Born: 10th May 1933. Died: 24th November 2024
Barbara was unforgettable from the first moment I met her 22 years ago in the cocktail bar of the Dorchester hotel, where she greeted me with a wide smile and a cry of delight—glamorous, charismatic, but above all a Yorkshire woman through and through. Putting on big, black-framed glasses to study her latest book jacket, stylish in a dark trouser suit, she was modern, funny and absolutely not the grande dame I’d expected. Having grown up reading and watching A Woman of Substance, her books prominent in our local library and on my parents’ shelves, I was in awe of this legend of fiction—and yet that night we became firm friends, and over subsequent years I would spend many happy hours on the phone to her, talking plot, character, setting and history, continuing our conversation over pink champagne in person each year when she visited with her beloved husband Bob Bradford.
A reader from a precociously young age, with Dickens and the Brontës read to her by her mother, Barbara always wanted to write. With the determination that characterised her all her life, and flying in the face of her parents’ disapproval, she left school at 15 to join the typing pool at the Yorkshire Evening Post. Once there, working alongside Keith Waterhouse and trainee photographer Peter O’Toole, she started writing stories anonymously, dropping them into the sub-editor’s tray, eventually securing a reporter’s job and going on to become the paper’s first women’s editor.
A career on Fleet Street followed, until her marriage to Bob, a film producer, took her to America in 1964. There, in her 40s, she famously gave herself a talking-to, determined to realise her dream of writing a novel. Taking her back to her Yorkshire roots, A Woman of Substance obsessed her for three years and came out at over 1,500 manuscript pages. Mark Barty-King, m.d. of Granada Publishing, bought the synopsis and chapters based only on two things: extensive lobbying from Fanny Blake and Patricia Parkin, colleagues at Granada, and Barbara’s passionate, fierce conviction that it would become a bestseller when he met her by chance in New York. Mark paid £55,000, the most ever paid for UK rights at that time; Patricia went on to become Barbara’s editor until her death.

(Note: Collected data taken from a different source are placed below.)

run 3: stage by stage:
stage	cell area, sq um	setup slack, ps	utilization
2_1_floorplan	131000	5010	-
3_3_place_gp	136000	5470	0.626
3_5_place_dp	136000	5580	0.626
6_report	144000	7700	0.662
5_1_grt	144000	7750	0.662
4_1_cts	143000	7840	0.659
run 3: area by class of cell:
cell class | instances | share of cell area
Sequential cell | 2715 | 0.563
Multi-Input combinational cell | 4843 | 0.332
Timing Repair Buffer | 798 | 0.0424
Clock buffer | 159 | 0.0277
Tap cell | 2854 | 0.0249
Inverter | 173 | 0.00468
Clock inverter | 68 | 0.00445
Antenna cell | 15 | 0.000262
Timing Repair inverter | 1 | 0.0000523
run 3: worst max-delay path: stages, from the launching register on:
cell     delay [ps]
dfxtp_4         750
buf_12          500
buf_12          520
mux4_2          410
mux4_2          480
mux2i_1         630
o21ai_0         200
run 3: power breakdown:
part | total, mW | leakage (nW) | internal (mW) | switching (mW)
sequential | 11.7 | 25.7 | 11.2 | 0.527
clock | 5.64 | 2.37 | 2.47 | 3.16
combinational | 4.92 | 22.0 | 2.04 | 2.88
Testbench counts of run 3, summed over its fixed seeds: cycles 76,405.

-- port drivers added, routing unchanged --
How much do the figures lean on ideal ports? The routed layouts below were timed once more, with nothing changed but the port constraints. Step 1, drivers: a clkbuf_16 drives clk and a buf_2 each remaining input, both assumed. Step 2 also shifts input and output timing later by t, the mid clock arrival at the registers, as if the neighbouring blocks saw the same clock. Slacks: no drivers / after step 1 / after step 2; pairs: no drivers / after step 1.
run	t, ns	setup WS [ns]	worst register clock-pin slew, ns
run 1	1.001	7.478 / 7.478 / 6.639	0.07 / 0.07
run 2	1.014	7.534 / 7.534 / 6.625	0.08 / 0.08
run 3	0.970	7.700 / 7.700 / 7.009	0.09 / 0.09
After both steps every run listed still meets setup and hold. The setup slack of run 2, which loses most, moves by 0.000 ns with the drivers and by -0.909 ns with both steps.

Barbara was, of course, right—A Woman of Substance spent over 40 weeks on the New York Times bestseller list, hit number one on the Sunday Times list, and became one of the bestselling books of the 20th century. The New York Times called it “An extravagant, absorbing novel of love, courage, ambition, war, death and passion” and that seems to me a perfect description: like Mario Puzo or Jeffrey Archer, Barbara understood that these elements would grip the reader and hold them spellbound—because those are the passions that govern us all. She always said that human nature never changes, taking as her maxim Graham Greene’s assertion that “character is plot”.
In an interview with the New York Times, she said: “Most novels concerning money and power are about men… I suppose I will always write about strong women. I don’t mean hard women, though. I mean women of substance.” In seeking to redress the balance, she always put strong women at the heart of her 40 novels, always striving to succeed and building bigger or better lives for themselves.
In an extraordinary twist to her own story—perhaps making sense of the pull she felt to write about England’s stately homes—in 2005, biographer Piers Dudgeon uncovered that Barbara was almost certainly the illegitimate granddaughter of the 2nd Marquess of Ripon. The revelation would make Barbara the direct descendant of a line of aristocratic politicians, including a prime minister of Great Britain. But Barbara was only really upset by the idea of how it impacted on her much-loved mother’s childhood, with spells in the workhouse. She knew she was a much-loved child of her parents and she always, always, looked forwards, never back.
Despite her global success, Barbara remained utterly herself—she had a direct gaze, a huge smile and a mischievous sparkle in her eye that meant she was one of the least stuffy people I knew, able to host dinners in New York for politicians and philanthropists as easily as welcoming HarperCollins staff for afternoon tea. Passionately interested in other people, she had a mind like a steel trap and the most extraordinary memory for detail, people and dialogue, meaning that she was a raconteur of great skill, and always, always hugely good company, sharing anything from an anecdote from Fleet Street, to Bob’s eye-watering deal with HarperCollins’ George Craig on a lunch napkin, to a funny story from the last time we’d met. She remembered everyone’s name, built relationships from the newest assistant to the longest-standing manager at the warehouse, and charmed us all. I’ve never met anyone else with her energy, joie de vivre, no-nonsense attitude or work ethic—she was a true original and a great friend. We will all miss her every day.